Lee Kelleher

Robots.txt for use with Umbraco

Posted on . Estimated read time: 2 minutes (279 words)

I originally posted this over at the Our Umbraco community wiki. [Robots.txt for use with Umbraco] I am only posting it on my blog as a cross-reference. The Our Umbraco wiki version will evolve with the community’s experience and knowledge.

The Robots Exclusion Protocol has been around for many years, yet there are a lot of web-developers who are unaware of the reasons for having a robots.txt file in the root of their websites.

There have been many rumours around whether the bigger search engine crwalers (i.e. Googlebot) consider your website amateurish if you didn’t have a robots.txt – and if handled badly, could lead to your site being invisible on SERPs.

If you are happy for a crawler to crawl/index all of your website’s content, then you can use the following:

User-agent: *
Disallow:

However, when using Umbraco to power my websites, it is preferable to define which folders are accessible by the crawler. Personally, I would not like to see the contents of my /umbraco/ folder to be returned in Google’s SERPs.

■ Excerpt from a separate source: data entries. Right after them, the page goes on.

$ cat src/rtl/branch_pred_pkg.sv
// Shared types and helpers for the pattern-history-table branch predictor.
// ctr_t, CTR_MAX/CTR_MIN and sat_step describe the default 2-bit counter;
// counters of other widths use the generic path inside bp_sat_ctr.
package branch_pred_pkg;

    localparam int PHT_CTR_W = 2;

    typedef logic [PHT_CTR_W-1:0] ctr_t;

    localparam ctr_t CTR_MAX = '1;
    localparam ctr_t CTR_MIN = '0;

    // Saturating up/down step of a single counter.
    function automatic ctr_t sat_step(ctr_t c, logic taken);
        ctr_t n;
        n = c;
        if (taken) begin
            if (c != CTR_MAX) n = c + ctr_t'(1);
        end else begin
            if (c != CTR_MIN) n = c - ctr_t'(1);
        end
        return n;
    endfunction

endpackage

$ cat src/rtl/bp_sat_ctr.sv
// One saturating prediction counter with enable and async reset to INIT_CTR.
module bp_sat_ctr
    import branch_pred_pkg::*;
#(
    parameter int CTR_W    = 2,
    parameter int INIT_CTR = 2
) (
    input  logic             clk_i,
    input  logic             rst_i,
    input  logic             en_i,
    input  logic             taken_i,
    output logic [CTR_W-1:0] ctr_o
);

    logic [CTR_W-1:0] ctr_q;
    logic [CTR_W-1:0] ctr_d;

    generate
        if (CTR_W == PHT_CTR_W) begin : g_pkg_step
            // Default width: reuse the shared step function.
            always_comb begin
                ctr_d = ctr_q;
                if (en_i) ctr_d = sat_step(ctr_t'(ctr_q), taken_i);
            end
        end else begin : g_generic_step
            // Other widths: same saturating rule written out directly.
            always_comb begin
                ctr_d = ctr_q;
                if (en_i) begin
                    if (taken_i) begin
                        if (ctr_q != '1) ctr_d = ctr_q + 1'b1;
                    end else begin
                        if (ctr_q != '0) ctr_d = ctr_q - 1'b1;
                    end
                end
            end
        end
    endgenerate

    // Counter register.
    always_ff @(posedge clk_i or posedge rst_i) begin
        if (rst_i) ctr_q <= CTR_W'(INIT_CTR);
        else       ctr_q <= ctr_d;
    end

    assign ctr_o = ctr_q;

endmodule
===== src/rtl/bus_pkg.sv =====
// Shared definitions for the bus fabric: bus-cycle phase names, lock-tracker
// state encodings and the multi-driver detection helper.
package bus_pkg;

  typedef enum logic [2:0] {
    PH_A1 = 3'd0,
    PH_A2 = 3'd1,
    PH_A3 = 3'd2,
    PH_M1 = 3'd3,
    PH_M2 = 3'd4,
    PH_X1 = 3'd5,
    PH_X2 = 3'd6,
    PH_X3 = 3'd7
  } phase_e;

  typedef enum logic [1:0] {
    ST_UNLOCKED = 2'd0,
    ST_LOCKING  = 2'd1,
    ST_LOCKED   = 2'd2
  } lock_state_e;

  // Two or more bits set: clearing the lowest set bit still leaves something.
  function automatic logic multi_hot(input logic [15:0] v);
    return |(v & (v - 16'd1));
  endfunction

endpackage


===== src/rtl/bus_phase_tracker.sv =====
// Tracks the eight-phase CPU bus cycle, locking onto the sync strobe that
// marks phase A1 and flagging strobes that arrive out of place.
module bus_phase_tracker
  import bus_pkg::*;
(
  input  logic       clock,
  input  logic       reset_n,
  input  logic       halt,
  input  logic       sync,
  output logic [2:0] phase,
  output logic       locked,
  output logic       sync_err
);

  lock_state_e state_r;
  phase_e      phase_r;
  logic        locked_r;
  logic        sync_err_r;

  // Lock FSM with registered phase, lock flag and sync-error pulse.
  always_ff @(posedge clock or negedge reset_n) begin
    if (!reset_n) begin
      state_r    <= ST_UNLOCKED;
      phase_r    <= PH_A1;
      locked_r   <= 1'b0;
      sync_err_r <= 1'b0;
    end else begin
      sync_err_r <= 1'b0;
      if (!halt) begin
        case (state_r)
          ST_UNLOCKED: begin
            if (sync) begin
              phase_r <= PH_A2;
              state_r <= ST_LOCKING;
            end else begin
              phase_r <= PH_A1;
            end
          end
          ST_LOCKING: begin
            if (sync) begin
              phase_r <= PH_A2;
              if (phase_r == PH_A1) begin
                state_r  <= ST_LOCKED;
                locked_r <= 1'b1;
              end
            end else begin
              phase_r <= phase_e'(phase_r + 3'd1);
            end
          end
          ST_LOCKED: begin
            if (sync) begin
              phase_r <= PH_A2;
              if (phase_r != PH_A1) begin
                sync_err_r <= 1'b1;
                state_r    <= ST_LOCKING;
                locked_r   <= 1'b0;
              end
            end else if (phase_r == PH_A1) begin
              // Expected strobe missing: drop lock, phase parks at A1.
              state_r  <= ST_UNLOCKED;
              locked_r <= 1'b0;
            end else begin
              phase_r <= phase_e'(phase_r + 3'd1);
            end
          end
          default: begin
            state_r  <= ST_UNLOCKED;
            phase_r  <= PH_A1;
            locked_r <= 1'b0;
          end
        endcase
      end
    end
  end

  assign phase    = phase_r;
  assign locked   = locked_r;
  assign sync_err = sync_err_r;

endmodule


===== src/rtl/bus_fabric.sv =====
// Shared-bus fabric: lowest-index-wins resolution of agent drives, contention
// monitoring with sticky error/mask/count, and the bus-cycle phase tracker.
module bus_fabric
  import bus_pkg::*;
#(
  parameter int NUM_AGENTS = 8,
  parameter int WIDTH      = 4,
  parameter int CNT_W      = 8
) (
  input  logic                        clock,
  input  logic                        reset_n,
  input  logic                        halt,
  input  logic                        sync,
  input  logic [NUM_AGENTS*WIDTH-1:0] agent_data_o,
  input  logic [NUM_AGENTS-1:0]       agent_data_en,
  input  logic                        err_clear,
  output logic [WIDTH-1:0]            bus_data,
  output logic                        bus_valid,
  output logic [3:0]                  bus_owner,
  output logic [2:0]                  phase,
  output logic                        locked,
  output logic                        sync_err,
  output logic                        contention,
  output logic                        err_sticky,
  output logic [NUM_AGENTS-1:0]       conflict_mask,
  output logic [CNT_W-1:0]            conflict_count
);

  localparam logic [CNT_W-1:0] CNT_ONE = CNT_W'(1);

  logic [WIDTH-1:0]      bus_data_s;
  logic                  bus_valid_s;
  logic [3:0]            bus_owner_s;
  logic                  contention_s;
  logic                  contention_r;
  logic                  err_sticky_r;
  logic [NUM_AGENTS-1:0] conflict_mask_r;
  logic [CNT_W-1:0]      conflict_count_r;

  // Priority mux: scanning downward lets the lowest enabled index win last.
  always_comb begin
    bus_data_s  = {WIDTH{1'b0}};
    bus_valid_s = 1'b0;
    bus_owner_s = 4'd0;
    for (int i = NUM_AGENTS - 1; i >= 0; i--) begin
      bus_data_s  = agent_data_en[i] ? agent_data_o[i*WIDTH +: WIDTH] : bus_data_s;
      bus_owner_s = agent_data_en[i] ? 4'(i) : bus_owner_s;
      bus_valid_s = agent_data_en[i] | bus_valid_s;
    end
  end

  assign contention_s = multi_hot(16'(agent_data_en));

  // Contention record; a new contention takes precedence over err_clear.
  always_ff @(posedge clock or negedge reset_n) begin
    if (!reset_n) begin
      contention_r     <= 1'b0;
      err_sticky_r     <= 1'b0;
      conflict_mask_r  <= {NUM_AGENTS{1'b0}};
      conflict_count_r <= {CNT_W{1'b0}};
    end else begin
      contention_r <= contention_s;
      if (contention_s) begin
        err_sticky_r    <= 1'b1;
        conflict_mask_r <= agent_data_en;
        if (err_clear) begin
          conflict_count_r <= CNT_ONE;
        end else if (!(&conflict_count_r)) begin
          conflict_count_r <= conflict_count_r + CNT_ONE;
        end
      end else if (err_clear) begin
        err_sticky_r     <= 1'b0;
        conflict_mask_r  <= {NUM_AGENTS{1'b0}};
        conflict_count_r <= {CNT_W{1'b0}};
      end
    end
  end

  bus_phase_tracker u_phase_tracker (
    .clock    (clock),
    .reset_n  (reset_n),
    .halt     (halt),
    .sync     (sync),
    .phase    (phase),
    .locked   (locked),
    .sync_err (sync_err)
  );

  assign bus_data       = bus_data_s;
  assign bus_valid      = bus_valid_s;
  assign bus_owner      = bus_owner_s;
  assign contention     = contention_r;
  assign err_sticky     = err_sticky_r;
  assign conflict_mask  = conflict_mask_r;
  assign conflict_count = conflict_count_r;

endmodule
$ cat config.mk
export PLATFORM = sky130hd
export DESIGN_NAME = mips_cpu_sequencer
export DESIGN_NICKNAME = d
export VERILOG_FILES = /design/src/rtl/mips_cpu_pkg.sv /design/src/rtl/mips_cpu_pc_unit.sv /design/src/rtl/mips_cpu_sequencer.sv
export SDC_FILE = /design/constraint.sdc
export NUM_CORES = 1
export LEC_CHECK = 0
export ABC_AREA = 1
export BUFFER_PORTS_ARGS = -buffer_cell sky130_fd_sc_hd__buf_4
export CAP_MARGIN = 5
export CORE_MARGIN = 2
export CORE_UTILIZATION = 38
export DETAILED_ROUTE_END_ITERATION = 8
export MAX_ROUTING_LAYER = met4
export PLACE_DENSITY = 0.62
export REMOVE_ABC_BUFFERS = 1
export SYNTH_ARGS = -nofsm -noshare
export SYNTH_HDL_FRONTEND = slang
export SYNTH_SLANG_ARGS = --single-unit
$ cat constraint.sdc
create_clock -name i_clk -period 4.51 [get_ports i_clk]
set_input_delay 0.902 -clock i_clk [delete_from_list [all_inputs] [get_ports i_clk]]
set_output_delay 0.902 -clock i_clk [all_outputs]
set_load 0.01 [all_outputs]
### src/rtl/ovl_win_unchange_chan.sv
// ovl_win_unchange_chan: one channel's IDLE/WIN FSM, reference register and unchange compare.
// The window timer exists only when OVL_WIN_TIMEOUT_EN is defined.
module ovl_win_unchange_chan
    import ovl_win_pkg::*;
#(
    parameter int WIDTH = 4
`ifdef OVL_WIN_TIMEOUT_EN
  , parameter int WINDOW_MAX = 16
`endif
) (
    input  logic             clock,
    input  logic             reset,
    input  logic             start_event,
    input  logic             end_event,
    input  logic [WIDTH-1:0] test_expr,
    output logic             win_open,
    output logic             fire_next,
    output logic             fire_timeout_next
);
    win_state_e       state_q, state_d;
    logic [WIDTH-1:0] ref_q, ref_d;
    assign win_open = state_q == WIN;
    always_comb begin
        fire_next = state_q == WIN && test_expr != ref_q;
        ref_d     = (state_q == WIN || (start_event && !end_event)) ? test_expr : ref_q;
        state_d   = state_q == IDLE ? (start_event && !end_event ? WIN : IDLE)
                                    : (end_event || fire_timeout_next ? IDLE : WIN);
    end
    always_ff @(posedge clock or negedge reset) begin
        if (!reset) begin
            state_q <= IDLE;
            ref_q   <= '0;
        end else begin
            state_q <= state_d;
            ref_q   <= ref_d;
        end
    end
`ifdef OVL_WIN_TIMEOUT_EN
    localparam int TW = $clog2(WINDOW_MAX + 1);
    logic [TW-1:0] timer_q, timer_d;
    // end on the same edge the limit is reached closes the window normally
    always_comb begin
        timer_d           = state_q == WIN ? timer_q + 1'b1 : '0;
        fire_timeout_next = state_q == WIN && !end_event && timer_d == TW'(WINDOW_MAX);
    end
    always_ff @(posedge clock or negedge reset) begin
        if (!reset) timer_q <= '0;
        else        timer_q <= timer_d;
    end
`else
    assign fire_timeout_next = 1'b0;
`endif
endmodule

Here is an example of the robots.txt that I have used on several Umbraco-powered websites.

# robots.txt for Umbraco
User-agent: *
Disallow: /aspnet_client/
Disallow: /bin/
Disallow: /config/
Disallow: /css/
Disallow: /data/
Disallow: /scripts/
Disallow: /umbraco/
Disallow: /umbraco_client/
Disallow: /usercontrols/
Disallow: /xslt/

From my perspective, there is no reason for a search engine crawler to be crawling/indexing files from any of the above folders – you may have a different perspective, to which you can amend your robots.txt accordingly.